What Captain Hollanda and his team encountered on Colares exceeded anything they had been prepared for. Rather than finding mass hysteria or misidentified natural phenomena, the military investigators observed the objects themselves. Night after night, the team witnessed luminous craft performing maneuvers over the island and the surrounding waters. They photographed the objects extensively, accumulating hundreds of images over the course of the operation. They interviewed witnesses, examined victims’ injuries, and compiled thousands of pages of reports and analysis.
The military observers described objects of various shapes and sizes. Some appeared as simple spheres of light, while others displayed more complex structures—cylindrical craft with luminous protrusions, disc-shaped objects with rotating lights, and larger vessels from which smaller objects seemed to emerge and return. The objects moved silently, displayed the ability to hover motionless, and could accelerate from a standstill to extraordinary speeds in moments. They appeared to be under intelligent control, responding to observation by changing course or altitude, and sometimes approaching the military observers directly.
The beams of light were witnessed by military personnel as well.

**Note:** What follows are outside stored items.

## src/rtl/partial_product_accumulator.sv

```systemverilog
// Sums NUM_GROUPS signed partial products per sample, rounds off FRAC_BITS and narrows to OUT_W.
// PushOut follows the closing beat by 2 edges, no backpressure; define PPACC_SATURATE_EN to clamp instead of wrap.
module partial_product_accumulator #(
    parameter int PP_W       = 40,
    parameter int NUM_GROUPS = 3,
    parameter int ACC_GUARD  = 2,
    parameter int FRAC_BITS  = 15,
    parameter int OUT_W      = 32
) (
    input  logic             clk,
    input  logic             reset,
    input  logic             pp_valid,
    input  logic             pp_last,
    input  logic [PP_W-1:0]  pp_data,
    input  logic             flush,
    output logic             PushOut,
    output logic [OUT_W-1:0] DataOut,
    output logic             overflow,
    output logic             group_err
);

    localparam int ACC_W = PP_W + ACC_GUARD;
    localparam int RW    = ACC_W + 1;
    localparam int CNT_W = (NUM_GROUPS > 1) ? $clog2(NUM_GROUPS) : 1;
    localparam logic [CNT_W-1:0] LAST_GRP = CNT_W'(NUM_GROUPS - 1);
    localparam logic signed [RW-1:0] HALF = {{(RW-1){1'b0}}, 1'b1} << (FRAC_BITS - 1);

    logic signed [ACC_W-1:0] acc;
    logic signed [ACC_W-1:0] s1;
    logic signed [ACC_W-1:0] pp_ext;
    logic signed [ACC_W-1:0] sum;
    logic [CNT_W-1:0]        grp_cnt;
    logic                    s1_valid;
    logic                    at_last;
    logic                    close_ok;
    logic signed [RW-1:0]    rnd;
    logic signed [RW-1:0]    r;
    logic [OUT_W-1:0]        r_narrow;
    logic                    r_ovf;

    // First beat of a sample ignores whatever is left in acc.
    always_comb begin
        pp_ext   = ACC_W'($signed(pp_data));
        sum      = ((grp_cnt == '0) ? '0 : acc) + pp_ext;
        at_last  = (grp_cnt == LAST_GRP);
        close_ok = pp_valid && !flush && pp_last && at_last;
    end

`ifdef PPACC_SATURATE_EN
    localparam logic signed [RW-1:0] OMAX = {{(RW-OUT_W+1){1'b0}}, {(OUT_W-1){1'b1}}};
    localparam logic signed [RW-1:0] OMIN = {{(RW-OUT_W+1){1'b1}}, {(OUT_W-1){1'b0}}};

    always_comb begin
        rnd      = {s1[ACC_W-1], s1} + HALF;
        r        = rnd >>> FRAC_BITS;
        r_narrow = r[OUT_W-1:0];
        r_ovf    = 1'b0;
        if (r > OMAX) begin
            r_narrow = OMAX[OUT_W-1:0];
            r_ovf    = 1'b1;
        end else if (r < OMIN) begin
            r_narrow = OMIN[OUT_W-1:0];
            r_ovf    = 1'b1;
        end
    end
`else
    logic unused_r;

    always_comb begin
        rnd      = {s1[ACC_W-1], s1} + HALF;
        r        = rnd >>> FRAC_BITS;
        r_narrow = r[OUT_W-1:0];
        r_ovf    = 1'b0;
    end

    assign unused_r = ^r[RW-1:OUT_W];
`endif

    always_ff @(posedge clk or posedge reset) begin
        if (reset) begin
            acc       <= '0;
            s1        <= '0;
            grp_cnt   <= '0;
            s1_valid  <= 1'b0;
            PushOut   <= 1'b0;
            DataOut   <= '0;
            overflow  <= 1'b0;
            group_err <= 1'b0;
        end else begin
            s1_valid <= close_ok;
            if (close_ok) begin
                s1 <= sum;
            end

            // Stage 2 drains independently of flush.
            PushOut <= s1_valid;
            if (s1_valid) begin
                DataOut <= r_narrow;
                if (r_ovf) begin
                    overflow <= 1'b1;
                end
            end

            if (flush) begin
                grp_cnt <= '0;
            end else if (pp_valid) begin
                if (pp_last) begin
                    grp_cnt <= '0;
                    if (!at_last) begin
                        group_err <= 1'b1;
                    end
                end else begin
                    acc <= sum;
                    if (at_last) begin
                        group_err <= 1'b1;
                    end else begin
                        grp_cnt <= grp_cnt + 1'b1;
                    end
                end
            end
        end
    end

endmodule

```

## config.mk

```make
export PLATFORM = sky130hd
export DESIGN_NAME = partial_product_accumulator
export DESIGN_NICKNAME = d
export VERILOG_FILES = /design/src/rtl/partial_product_accumulator.sv
export SDC_FILE = /design/constraint.sdc
export NUM_CORES = 1
export LEC_CHECK = 0
export ABC_AREA = 0
export CAP_MARGIN = 10
export CORE_ASPECT_RATIO = 0.9
export CORE_MARGIN = 5
export CORE_UTILIZATION = 61
export DETAILED_ROUTE_END_ITERATION = 12
export GPL_ROUTABILITY_DRIVEN = 1
export GPL_TIMING_DRIVEN = 0
export PLACE_DENSITY_LB_ADDON = 0.2
export SETUP_SLACK_MARGIN = 0.2
export SLEW_MARGIN = 20
export SYNTH_ARGS = -nofsm -noshare
export SYNTH_HDL_FRONTEND = slang
export SYNTH_SLANG_ARGS = --single-unit
```

## constraint.sdc

```tcl
create_clock -name clk -period 5.1 [get_ports clk]
set_input_delay 0.51 -clock clk [delete_from_list [all_inputs] [get_ports clk]]
set_output_delay 0.51 -clock clk [all_outputs]
set_load 0.02 [all_outputs]
```

# ---- Word-level counts from Yosys, hierarchy flattened
# Cells that the tools add are included.
dict set report word_totals {
  output_inout_bits 35
  in_bits 45
  reg_bits 117
  elab_cells 33
}
dict set report classes {
  n_bitwise 2
  n_eq_ne 3
  mux 8
  add_sub_neg 3
  reduce_logical 10
}
# operator n
set ops {}
lappend ops {{adder 42 x 16 -> 43 bit, second input constant} 1}
lappend ops {{adder 42 bit} 1}
lappend ops {{two-way mux 42 bit} 1}
lappend ops {{two-way mux 2 bit} 4}
lappend ops {{AND reduction 4 bit} 1}
lappend ops {{nonzero test 2 bit} 2}
lappend ops {{logical AND 1 bit} 3}
lappend ops {{two-way mux 1 bit} 3}
lappend ops {{!= test 3 bit, second input constant} 1}
lappend ops {{AND reduction 3 bit} 1}
lappend ops {{adder 2 x 1 -> 2 bit, second input constant} 1}
lappend ops {{== test 2 bit, second input constant} 1}
lappend ops {{logical NOT 2 bit} 1}
lappend ops {{!= test 2 bit, second input constant} 1}
lappend ops {{inverter 1 bit} 2}
lappend ops {{AND reduction 2 bit} 1}
lappend ops {{logical NOT 1 bit} 1}

# ---- Logic depth before layout (Yosys ltp)
dict set report depth {
  ltp_word 5
  depth_mapped 16
  mapped_depth_nobuf 15
}

# ---- Worst setup path before layout
# No wires, ideal clock.
dict set report synth_path {
  path_type {reg2reg}
  startpoint {register grp_cnt[0]}
  endpoint {register s1[34]}
  path_stages_with_launch 17
  setup_time_ps 125
  synth_period_minus_slack_ps 3408
  arrival_time_ps 3283
  setup_slack_ps 1692
  path_buffers 1
  required_time_ps 4975
  path_cell_list {dfrtp_1 > inv_1 > ha_1 > clkbuf_1 > nor2b_1 > ha_1 > inv_1 > fa_1 > nand2b_1 > a21oi_1 > nor2_1 > o31a_1 > o31ai_4 > a21oi_1 > o21ai_1 > xor2_1 > mux2_2}
}
dict set report synth_via {
  elab_chain_len 3
  word_cells_on_any_way 5
  classes_between {add/sub: 1; eq/ne: 1; mux: 1; reduce/logical: 2}
}
# element line_no
set synth_lines {}
lappend synth_lines {{start: declaration} 32} ;# logic [CNT_W-1:0] grp_cnt;
lappend synth_lines {{start signal: assignment} 117} ;# grp_cnt <= grp_cnt + 1'b1;
lappend synth_lines {{logical NOT 2 bit} 44} ;# sum = ((grp_cnt == '0) ? '0 : acc) + pp_ext;
lappend synth_lines {{two-way mux 42 bit} 44}
lappend synth_lines {{adder 42 bit} 44}
lappend synth_lines {{end signal: assignment} 92} ;# s1 <= sum;
lappend synth_lines {{end: declaration} 29} ;# logic signed [ACC_W-1:0] s1;
# Several ways; a longest one is shown, not always the timed one.
# A chain may end at the register's enable or synchronous reset.

# ---- Final worst setup path
dict set report layout_path {
  startpoint {register grp_cnt[0]}
  endpoint {register acc[40]}
}
dict set report layout_via {
  elab_chain_len 3
}
# element line_no
set layout_lines {}
lappend layout_lines {{logical NOT 2 bit} 44}
lappend layout_lines {{two-way mux 42 bit} 44}
lappend layout_lines {{adder 42 bit} 44}
lappend layout_lines {{end signal: assignment} 113} ;# acc <= sum;
lappend layout_lines {{end: declaration} 28} ;# logic signed [ACC_W-1:0] acc;
# No other way between the ends.

==> results.py <==
metrics = {
    "synth": {
        "synth_top_area_share_pct": 38.3,
        "yosys_most_used_dff": "dfrtp_1",
        "avgSynthCellArea_um2": 8.54,
        "ys_types": 57,
        "synth.largest_area_cell": "dfrtp_1",
        "ys_seq_elements": 103,
        "synth_area_leaders": "dfrtp_1 (38%), ha_1 (8.2%), nand2_1 (5.7%)",
        "syn-instance-count": 788,
        "synth_edf_count": 0,
        "synth.net_count": 878,
        "async_reset_ff_share_pct": 100,
        "ys_warn_count": 0,
        "seq_area_frac_synth_pct": 38.3,
        "syn-cell-area_mm2": 0.00673,
    },
    "power_and_ir_drop": {
        "p_leak_nw": 3.51,
        "p_seq_share_pct": 42.7,
        "p_sw_w": 0.000739,
        "p_sw_share_pct": 31.1,
        "pwr-share-clk_pct": 32.1,
        "combPwrFrac_pct": 25.2,
        "p_per_area_mw_per_mm2": 295,
        "vdd_drop_max_mv": 0.300,
        "p_int_w": 0.00163,
    },
    "finish": {
        "nets": 968,
        "final_cell_count_no_fill": 1016,
        "nFillCells": 824,
        "antenna_cells": 0,
        "finish.utilization_pct": 74.3,
        "area_growth_pct": 19.4,
        "drive_gt1_share_pct": 4.30,
        "layout_common_cells": "dfrtp_1 (103), nand2_1 (103), clkdlybuf4s50_1 (78)",
    },
    "clocking": {
        "cts_hold_buf": 0,
        "path_clk_slew_ns": 0.07,
        "cts_root_buf": "clkbuf_16",
        "htreeDepth": 3,
        "cts_buffers": 9,
        "clockBufferDepth": 2,
        "clock_sinks": 103,
        "tritoncts": "built",
        "postCtsSetupRepairBufs": 0,
        "clk_latency_ns": 0.36,
        "cts_resized": 0,
    },
    "detailed_routing": {
        "ant_nets": 0,
        "drt_iter0_drc": 426,
        "wl_per_cell_um": 16.5,
        "firstDrtPassIters": 5,
        "totalWireLength_mm": 16.8,
        "drc": 0,
        "viasPerCell": 5.86,
        "vias": 5953,
    },
    "timing": {
        "tns_ns": 0,
        "finalCritPeriodShare_pct": 82.0,
        "worstMarginPinSlew_ns": 0.637,
        "setup_slack_ns": 0.916,
        "drv_slew": 0,
        "hold_viol": 0,
        "max_slew_margin_pct": 57.1,
        "layout_min_cycle_time_ns": 4.18,
        "fmax_mhz": 239,
        "skew_ns": 0.00942,
        "rsz0062_at_grt": "false",
        "setup_viol": 0,
    },
    "worst_setup_path": {
        "cp_cell_sequence": "inv_1 > ha_1 > clkbuf_1 > nor2b_1 > ha_1 > inv_1 > fa_1 > nand2b_1 > a21oi_1 > nor2_1 > o31a_1 > o31ai_4 > a211oi_2 > o21bai_1 > a21oi_1 > o21ai_1",
        "crit_required_ns": 5.31,
        "r2r-end": "acc[40]$_DFFE_PP0P_",
        "r2r-start": "grp_cnt[0]$_DFFE_PP0P_",
        "cp_slowest_cell": "o31ai_4",
        "crit_type": "register to register",
        "cpPeakStageDelay_ns": 0.44,
        "worst_setup_path_start_kind": "register",
        "crit_path_max_fanout": 10,
        "r2r_slack_ns": 0.92,
        "worst_setup_path_end_kind": "register",
        "arrival_ns": 4.40,
        "ff2ff_path_depth": 16,
    },
    "global_route": {
        "antenna_found_initial": 0,
        "grt_max_degree": 72,
        "grt_pass1_vias": 5919,
        "gr-usage-met2_pct": 45.5,
        "grt_pass1_wl_mm": 28.0,
        "met1_usage_pct": 34.1,
        "use_met3_pct": 5.71,
        "overflow": 0,
        "grtUsageTotal_pct": 26.4,
        "busiest_layer": "met2",
    },
    "floorplanning": {
        "die_area_mm2": 0.0132,
        "initial_utilization_pct": 62.3,
        "rows": 36,
        "io_pins": 80,
        "die-width_um": 121,
        "die_y_um": 110,
        "core_area_mm2": 0.0108,
    },
    "worst_hold_path": {
        "hold_path_startpoint": "s1_valid$_DFF_PP0_",
        "worstHoldEndpoint": "PushOut$_DFF_PP0_",
        "hold_depth": 0,
        "hold_class": "register to register",
    },
    "placed_design": {
        "gp_congestion": 0.906,
        "io_buffers": 78,
        "place_inst": 1000,
        "hpwl_mm": 12.8,
        "post-place-ws_ns": 1.00,
    },
    "status": {
        "status": "complete, no violations",
    },
    "job": {
        "maxCapViolations": 0,
    },
}
==> layer usage <==
metal / part of all wire, % / routed length [µm]
met3: 4.8 / 806
met4: 1.5 / 252
met2: 49 / 8130
met1: 45 / 7570
met5: 0 / 0
==> logic make-up after synthesis <==
kind of cell,Yosys count,share of synthesized area (%)
xor+xnor,66,8.79
other cells,1,0.0557
buf+inv,61,3.74
compound gates,232,20.7
fa+ha+maj,45,8.48
flops,103,38.3
mux,5,0.837
simple gates,275,19.1
==> state kept, by name, indices dropped and copies added (netlist names) <==
register and flops:
grp_cnt 2, acc 42, group_err 1, DataOut 28, s1 28, s1_valid 1
PushOut 1
==> per-stage QoR <==
stage,instance area (µm²),total power (W),hold slack [ns]
floorplan,6730,0.00140,0.352
global placement,7680,0.00158,0.363
detailed placement,7710,0.00161,0.373
CTS,8040,0.00238,0.392
global route,8040,0.00250,0.413
finish,8040,0.00237,0.389
==> critical path, delay by kind of cell, from the launching register on <==
family	cells	cell delay, ns
compound gates	7	1.91
fa+ha+maj	3	0.88
buf+inv	3	0.43
flops	1	0.34
simple gates	3	0.47
==> layout make-up <==
cell class | count | area [µm²] | area share [%]
plain buffers | 44 | 188 | 2.34
clock buffers | 9 | 225 | 2.80
clock inverters | 7 | 101 | 1.26
inverters | 17 | 68.8 | 0.856
multi-input cells | 624 | 3900 | 48.5
flip-flops and latches | 103 | 2580 | 32.1
well taps | 133 | 166 | 2.07
repair buffers | 79 | 808 | 10.1
==> power groups by stage <==
stage | clock network [W] | registers [W] | logic (W)
after global placement | 0 | 0.00102 | 0.000566
after detailed placement | 0 | 0.00103 | 0.000588
final | 0.000762 | 0.00101 | 0.000597
after global routing | 0.000809 | 0.00103 | 0.000660
after floorplan | 0 | 0.00104 | 0.000356
after CTS | 0.000772 | 0.00101 | 0.000596
==> worst max-delay path by stage <==
stage / endpoint / slack (ns) / depth (start not counted) / from
2_1_floorplan: s1[34]$_DFFE_PP0P_ / 1.69 / 16 / grp_cnt[0]$_DFFE_PP0P_
3_3_place_gp: acc[37]$_DFFE_PP0P_ / 0.51 / 2 / reset
3_5_place_dp: s1[34]$_DFFE_PP0P_ / 1.00 / 16 / grp_cnt[0]$_DFFE_PP0P_
4_1_cts: s1[34]$_DFFE_PP0P_ / 0.97 / 16 / grp_cnt[0]$_DFFE_PP0P_
5_1_grt: acc[40]$_DFFE_PP0P_ / 0.72 / 16 / grp_cnt[0]$_DFFE_PP0P_
6_report: acc[40]$_DFFE_PP0P_ / 0.92 / 16 / grp_cnt[0]$_DFFE_PP0P_
==> cells in the mapped netlist, types with 6 or more instances <==
master    number
a211oi_1       6
a21o_1        18
a21oi_1       66
and3_1         6
clkbuf_1      35
dfrtp_1      103
ha_1          44
inv_1         17
nand2_1      103
nand3_1       20
nand4_1       14
nor2_1        61
nor2b_1       44
nor3_1         8
o21ai_0       65
o21ai_1       29
o21bai_1       6
xnor2_1       26
xor2_1        39
No activity file was read; power rests on OpenSTA's default activity.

Team members reported seeing the focused beams descend from hovering objects and strike buildings or terrain below. On at least one occasion, a beam was directed at the military team itself, though the accounts of what happened during that encounter vary. The experience profoundly affected the investigators, several of whom later spoke of feeling that they were dealing with a technology vastly beyond human capability.
Operation Saucer continued for several months before being abruptly terminated. The official files were classified, and the participating personnel were dispersed to other postings. For nearly two decades, the Brazilian military neither confirmed nor denied that the operation had taken place. The silence was nearly absolute, broken only by occasional leaks from personnel who felt that the public deserved to know what had been documented.

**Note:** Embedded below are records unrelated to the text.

## config.mk

```make
export PLATFORM = sky130hd
export DESIGN_NAME = sram_like_responder_flat
export DESIGN_NICKNAME = d
export VERILOG_FILES = /design/src/rtl/sram_like_responder_if.sv /design/src/rtl/sram_like_responder.sv /design/src/flat_wrapper.sv
export SDC_FILE = /design/constraint.sdc
export NUM_CORES = 1
export LEC_CHECK = 0
export ABC_AREA = 1
export BUFFER_PORTS_ARGS = -buffer_cell sky130_fd_sc_hd__buf_4
export CAP_MARGIN = 40
export CORE_MARGIN = 2
export CORE_UTILIZATION = 45
export DETAILED_ROUTE_END_ITERATION = 10
export PLACE_DENSITY = 0.67
export SETUP_SLACK_MARGIN = 0.2
export SYNTH_ARGS = -nofsm -noshare
export SYNTH_HDL_FRONTEND = slang
export SYNTH_SLANG_ARGS = --single-unit
```

## constraint.sdc

```tcl
create_clock -name clk -period 3.3 [get_ports clk]
set_input_delay 0.495 -clock clk [delete_from_list [all_inputs] [get_ports clk]]
set_output_delay 0.495 -clock clk [all_outputs]
set_load 0.02 [all_outputs]
```
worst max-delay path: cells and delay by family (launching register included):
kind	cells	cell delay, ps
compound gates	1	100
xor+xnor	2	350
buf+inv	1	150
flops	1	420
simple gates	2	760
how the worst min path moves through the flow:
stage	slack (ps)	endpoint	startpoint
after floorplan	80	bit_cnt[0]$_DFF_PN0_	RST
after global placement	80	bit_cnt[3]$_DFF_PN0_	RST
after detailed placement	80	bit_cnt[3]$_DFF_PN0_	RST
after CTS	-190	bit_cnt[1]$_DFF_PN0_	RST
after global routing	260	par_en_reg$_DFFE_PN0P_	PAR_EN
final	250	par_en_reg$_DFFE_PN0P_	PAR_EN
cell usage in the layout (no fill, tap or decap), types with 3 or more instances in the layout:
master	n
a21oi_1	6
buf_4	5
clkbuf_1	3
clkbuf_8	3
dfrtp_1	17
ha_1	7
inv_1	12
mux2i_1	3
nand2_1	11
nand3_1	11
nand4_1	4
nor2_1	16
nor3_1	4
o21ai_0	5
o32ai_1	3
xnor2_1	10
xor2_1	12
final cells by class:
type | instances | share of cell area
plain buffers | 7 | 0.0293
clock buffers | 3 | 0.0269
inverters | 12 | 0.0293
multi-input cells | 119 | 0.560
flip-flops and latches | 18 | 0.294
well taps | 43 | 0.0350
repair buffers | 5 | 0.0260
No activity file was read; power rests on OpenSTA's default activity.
### src/rtl/iqueue_skid_fifo.sv
// rtl/iqueue_skid_fifo.sv - register-array skid FIFO with sync clear for flush
module iqueue_skid_fifo
  import iqueue_reader_pkg::*;
#(
  parameter int DWIDTH     = 32,
  parameter int SKID_DEPTH = 4
) (
  input  logic                              clk,
  input  logic                              rst_n,
  input  logic                              clear,
  input  logic                              push,
  input  logic [DWIDTH-1:0]                 push_data,
  input  logic                              pop,
  output logic [$clog2(SKID_DEPTH+1)-1:0]   count,
  output logic [DWIDTH-1:0]                 head
);

  localparam int IW = (SKID_DEPTH > 1) ? $clog2(SKID_DEPTH) : 1;
  localparam int CW = $clog2(SKID_DEPTH + 1);

  logic [DWIDTH-1:0] mem [SKID_DEPTH];
  logic [IW-1:0]     rd_idx;
  logic [IW-1:0]     wr_idx;

  assign head = mem[rd_idx];

  // Push into a full FIFO is safe only alongside a pop: the slot written is the head being retired.
  always_ff @(posedge clk or negedge rst_n) begin
    if (!rst_n) begin
      rd_idx <= '0;
      wr_idx <= '0;
      count  <= '0;
      for (int i = 0; i < SKID_DEPTH; i++) mem[i] <= '0;
    end else if (clear) begin
      rd_idx <= '0;
      wr_idx <= '0;
      count  <= '0;
    end else begin
      if (push) begin
        mem[wr_idx] <= push_data;
        wr_idx      <= IW'(ring_next(32'(wr_idx), SKID_DEPTH));
      end
      if (pop) rd_idx <= IW'(ring_next(32'(rd_idx), SKID_DEPTH));
      count <= count + CW'(push) - CW'(pop);
    end
  end

endmodule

The Objects and Their Behavior
Witnesses across the Colares region described a range of craft that displayed consistent behavioral patterns despite their varied appearances. The most commonly reported were spherical or ovoid objects, typically described as luminous and relatively small—perhaps two to three meters in diameter. These appeared to be the primary vehicles responsible for the beam attacks on individuals, hovering at low altitude over houses and boats before directing their beams downward.

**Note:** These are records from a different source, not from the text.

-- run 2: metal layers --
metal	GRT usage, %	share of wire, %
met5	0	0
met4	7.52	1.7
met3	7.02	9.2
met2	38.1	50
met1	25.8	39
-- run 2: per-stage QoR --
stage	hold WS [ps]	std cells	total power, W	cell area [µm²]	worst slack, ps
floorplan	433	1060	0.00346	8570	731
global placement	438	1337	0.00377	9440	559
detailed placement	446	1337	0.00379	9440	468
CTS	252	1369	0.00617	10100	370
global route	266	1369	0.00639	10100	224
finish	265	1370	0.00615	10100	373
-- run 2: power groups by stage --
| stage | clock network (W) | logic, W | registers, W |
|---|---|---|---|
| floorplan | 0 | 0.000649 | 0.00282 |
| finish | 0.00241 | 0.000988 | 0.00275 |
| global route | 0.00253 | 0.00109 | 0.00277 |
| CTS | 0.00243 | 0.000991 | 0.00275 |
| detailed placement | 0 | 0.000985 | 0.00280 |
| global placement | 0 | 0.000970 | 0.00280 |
===== src/rtl/gr_load_arb_if.sv =====
// Request/ack and general-register load signals shared by the two requesters and the arbiter.
// Requesters drive the master side; the arbiter is the slave.
interface gr_load_arb_if;
   logic       req0;
   logic       req1;
   logic [1:0] op0;
   logic [1:0] op1;
   logic [7:0] wdata0;
   logic [7:0] wdata1;
   logic       ack0;
   logic       ack1;
   logic       load_lsb_gr;
   logic       load_msb_gr;
   logic [7:0] data_on_gr;
   logic       busy;

   modport master (
      output req0, req1, op0, op1, wdata0, wdata1,
      input  ack0, ack1, load_lsb_gr, load_msb_gr, data_on_gr, busy
   );

   modport slave (
      input  req0, req1, op0, op1, wdata0, wdata1,
      output ack0, ack1, load_lsb_gr, load_msb_gr, data_on_gr, busy
   );
endinterface


===== src/rtl/gr_load_arb.sv =====
// Round-robin arbiter loading a general register as nibbles or a byte; ack 2 cycles after grant (3 for split).
// No backpressure: a granted transaction always completes, and requests wait high in IDLE until granted.
module gr_load_arb (
   input  logic           clk,
   input  logic           reset,
   gr_load_arb_if.slave   bus
);

   typedef enum logic [1:0] {IDLE, LOAD1, LOAD2, ACK} state_t;

   state_t     state_q, state_d;
   logic       ptr_q, ptr_d;
   logic       gnt_q, gnt_d;
   logic [1:0] op_q, op_d;
   logic [7:0] wdata_q, wdata_d;

   logic       ack0_q, ack0_d;
   logic       ack1_q, ack1_d;
   logic       lsb_q, lsb_d;
   logic       msb_q, msb_d;
   logic [7:0] data_q, data_d;
   logic       busy_q, busy_d;

   always_comb begin
      state_d = state_q;
      ptr_d   = ptr_q;
      gnt_d   = gnt_q;
      op_d    = op_q;
      wdata_d = wdata_q;

      case (state_q)
         IDLE: begin
            if (bus.req0 || bus.req1) begin
               // Pointer only matters on contention; a lone request always wins.
               gnt_d   = (bus.req0 && bus.req1) ? ptr_q : bus.req1;
               op_d    = gnt_d ? bus.op1 : bus.op0;
               wdata_d = gnt_d ? bus.wdata1 : bus.wdata0;
               state_d = LOAD1;
            end
         end
         LOAD1:   state_d = (op_q == 2'b11) ? LOAD2 : ACK;
         LOAD2:   state_d = ACK;
         ACK: begin
            state_d = IDLE;
            ptr_d   = ~gnt_q;
         end
         default: state_d = IDLE;
      endcase
   end

   // Outputs are decoded from the next state so they register alongside it.
   always_comb begin
      ack0_d = 1'b0;
      ack1_d = 1'b0;
      lsb_d  = 1'b0;
      msb_d  = 1'b0;
      data_d = 8'h00;
      busy_d = (state_d != IDLE);

      case (state_d)
         LOAD1: begin
            data_d = {4'h0, wdata_d[3:0]};
            case (op_d)
               2'b00: lsb_d = 1'b1;
               2'b01: msb_d = 1'b1;
               2'b10: begin
                  lsb_d  = 1'b1;
                  msb_d  = 1'b1;
                  data_d = wdata_d;
               end
               default: lsb_d = 1'b1;
            endcase
         end
         LOAD2: begin
            msb_d  = 1'b1;
            data_d = {4'h0, wdata_d[7:4]};
         end
         ACK: begin
            ack0_d = ~gnt_d;
            ack1_d = gnt_d;
         end
         default: ;
      endcase
   end

   always_ff @(posedge clk or negedge reset) begin
      if (!reset) begin
         state_q <= IDLE;
         ptr_q   <= 1'b0;
         gnt_q   <= 1'b0;
         op_q    <= 2'b00;
         wdata_q <= 8'h00;
         ack0_q  <= 1'b0;
         ack1_q  <= 1'b0;
         lsb_q   <= 1'b0;
         msb_q   <= 1'b0;
         data_q  <= 8'h00;
         busy_q  <= 1'b0;
      end else begin
         state_q <= state_d;
         ptr_q   <= ptr_d;
         gnt_q   <= gnt_d;
         op_q    <= op_d;
         wdata_q <= wdata_d;
         ack0_q  <= ack0_d;
         ack1_q  <= ack1_d;
         lsb_q   <= lsb_d;
         msb_q   <= msb_d;
         data_q  <= data_d;
         busy_q  <= busy_d;
      end
   end

   assign bus.ack0        = ack0_q;
   assign bus.ack1        = ack1_q;
   assign bus.load_lsb_gr = lsb_q;
   assign bus.load_msb_gr = msb_q;
   assign bus.data_on_gr  = data_q;
   assign bus.busy        = busy_q;

endmodule


===== src/flat_wrapper.sv =====
// flat-port wrapper written by rule: the top's interface ports become plain ports
module gr_load_arb_flat 
  (clk, reset, bus_req0, bus_req1, bus_op0, bus_op1, bus_wdata0, bus_wdata1, bus_ack0, bus_ack1, bus_load_lsb_gr, bus_load_msb_gr, bus_data_on_gr, bus_busy);
  gr_load_arb_if bus_i ();
  input  logic clk;
  input  logic reset;
  input wire logic [$bits(bus_i.req0)-1:0] bus_req0;
  input wire logic [$bits(bus_i.req1)-1:0] bus_req1;
  input wire logic [$bits(bus_i.op0)-1:0] bus_op0;
  input wire logic [$bits(bus_i.op1)-1:0] bus_op1;
  input wire logic [$bits(bus_i.wdata0)-1:0] bus_wdata0;
  input wire logic [$bits(bus_i.wdata1)-1:0] bus_wdata1;
  output wire logic [$bits(bus_i.ack0)-1:0] bus_ack0;
  output wire logic [$bits(bus_i.ack1)-1:0] bus_ack1;
  output wire logic [$bits(bus_i.load_lsb_gr)-1:0] bus_load_lsb_gr;
  output wire logic [$bits(bus_i.load_msb_gr)-1:0] bus_load_msb_gr;
  output wire logic [$bits(bus_i.data_on_gr)-1:0] bus_data_on_gr;
  output wire logic [$bits(bus_i.busy)-1:0] bus_busy;
  assign bus_i.req0 = bus_req0;
  assign bus_i.req1 = bus_req1;
  assign bus_i.op0 = bus_op0;
  assign bus_i.op1 = bus_op1;
  assign bus_i.wdata0 = bus_wdata0;
  assign bus_i.wdata1 = bus_wdata1;
  assign bus_ack0 = bus_i.ack0;
  assign bus_ack1 = bus_i.ack1;
  assign bus_load_lsb_gr = bus_i.load_lsb_gr;
  assign bus_load_msb_gr = bus_i.load_msb_gr;
  assign bus_data_on_gr = bus_i.data_on_gr;
  assign bus_busy = bus_i.busy;
  gr_load_arb u_core (.clk(clk), .reset(reset), .bus(bus_i));
endmodule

Larger craft were also observed, often at greater altitudes. These included cylindrical objects that witnesses compared to buses or railway carriages, moving horizontally across the sky with a slow, deliberate motion. Some witnesses reported seeing smaller objects emerge from these larger craft, descend to lower altitudes to conduct what appeared to be operations, and then return to the larger vessel before it departed. This behavior suggested a structured, hierarchical operation rather than random visitations.
The objects displayed a marked preference for nighttime activity, with the majority of sightings and attacks occurring between sunset and dawn. However, daytime sightings were not uncommon, and some attacks occurred in broad daylight, ruling out astronomical misidentifications or atmospheric phenomena as explanations. The objects showed no regard for weather conditions, appearing during clear skies and overcast periods alike.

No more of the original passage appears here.